An writer at FOMOdrive

  • Sep 27, 2023
  • 3 min read

Bitcoin will not suffer from the “golden cross” in the US dollar

Last week, the volume of Bitcoin spot trading dropped to the same level as it was in 2018.

Cryptocurrency is accumulated by hodlers.

Crypto funds' assets under management are projected to grow by a factor of 13.

China's second court has acknowledged Bitcoin as a legitimate form of digital currency.

Last week, CryptoQuant reported that Bitcoin spot trading volume had dropped to levels not seen since 2018. This represents a decrease of more than 40 times since March, likely due to investors' fear of a potential Federal Reserve rate hike and the possibility of an impending recession.

An increasing amount of hodlers view cryptocurrencies as long-term investments, rather than making transactions with them.

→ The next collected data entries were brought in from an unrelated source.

File: config.mk
export PLATFORM = sky130hd
export DESIGN_NAME = maple_data_encoder_flat
export DESIGN_NICKNAME = d
export VERILOG_FILES = /design/src/rtl/maple_data_encoder_if.sv /design/src/rtl/maple_data_encoder.sv /design/src/flat_wrapper.sv
export SDC_FILE = /design/constraint.sdc
export NUM_CORES = 1
export LEC_CHECK = 0
export ABC_AREA = 1
export CAP_MARGIN = 25
export CORE_ASPECT_RATIO = 1.5
export CORE_UTILIZATION = 50
export CTS_BUF_LIST = sky130_fd_sc_hd__clkbuf_2
export CTS_CLUSTER_SIZE = 10
export DETAILED_ROUTE_END_ITERATION = 7
export GPL_TIMING_DRIVEN = 0
export PLACE_DENSITY = 0.7
export RECOVER_POWER = 25
export SYNTH_ARGS = -nofsm -noshare
export SYNTH_HDL_FRONTEND = slang
export SYNTH_SLANG_ARGS = --single-unit
File: constraint.sdc
create_clock -name clk -period 2.54 [get_ports clk]
set_clock_uncertainty 0.1 [all_clocks]
set_input_delay 0.381 -clock clk [delete_from_list [all_inputs] [get_ports clk]]
set_output_delay 0.381 -clock clk [all_outputs]
set_load 0.005 [all_outputs]
File: src/rtl/maple_data_encoder_if.sv
// Byte-stream and two-wire line bundle between the packet builder, the Maple
// encoder and the pad drivers.
interface maple_data_encoder_if;
    logic [7:0] in_data;
    logic       in_last;
    logic       in_valid;
    logic       in_ready;
    logic       sdcka_out;
    logic       sdckb_out;
    logic       drive_en;
    logic       busy;

    modport master (
        output in_data, in_last, in_valid,
        input  in_ready, sdcka_out, sdckb_out, drive_en, busy
    );

    modport slave (
        input  in_data, in_last, in_valid,
        output in_ready, sdcka_out, sdckb_out, drive_en, busy
    );
endinterface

Data from Bitfinex shows that Bitcoin is currently experiencing the least amount of volatility in its history.

It may be overstated to worry about the effects of a stronger US dollar and the "golden cross" in the dollar index on Bitcoin, particularly in the long run. Cointelegraph has reported that the two assets are not very related.

Bernstein predicts that in the next five years, the amount of assets under management of cryptocurrency funds may rise to $650 million as the market moves from its current "makeshift" stage to a regulated environment. At present, this figure is only around $50 billion, which is 5% of the crypto market capitalization.

The US Securities and Exchange Commission (SEC) has objected to the sale of Celsius assets on Coinbase, the largest US crypto exchange, due to the ongoing litigation between the two.

According to a report, 98% of creditors affected by the bankruptcy of Celsius have backed the cryptolending platform's reorganization plan, which would involve them receiving a portion of their assets back and a stake in the new company.

The Financial Conduct Authority (FCA) of the UK has issued a stern "final warning" to crypto companies for not adhering to the new digital asset advertising regulations in the country. The deadline for compliance with these regulations has been extended to January 8, 2024.

Starting on October 16, Chase Bank, the second largest bank in the UK by assets, will no longer be processing payments to crypto companies due to a rise in fraudulent activities associated with digital assets.

HSBC, one of the world's largest financial corporations based in Hong Kong, has announced that its clients can now pay off their loans using five different digital assets: Bitcoin (BTC), Ethereum (ETH), XRP, SHIB and Dogecoin (DOGE).

A Chainalysis report has revealed that Saudi Arabia has seen the highest growth in crypto transactions in the region from July 2022 to June 2023.

Casey Rodarmore, an ordinals creator, proposed an alternative to the BRC-20 standard: fungible Runes tokens. This new standard would not leave as much "trash" on the Bitcoin network as BRC-20 did.

The Shanghai Second Intermediate People's Court officially declared cryptocurrency to be a "unique and irreproducible" digital asset, thus confirming its value in the eyes of the law.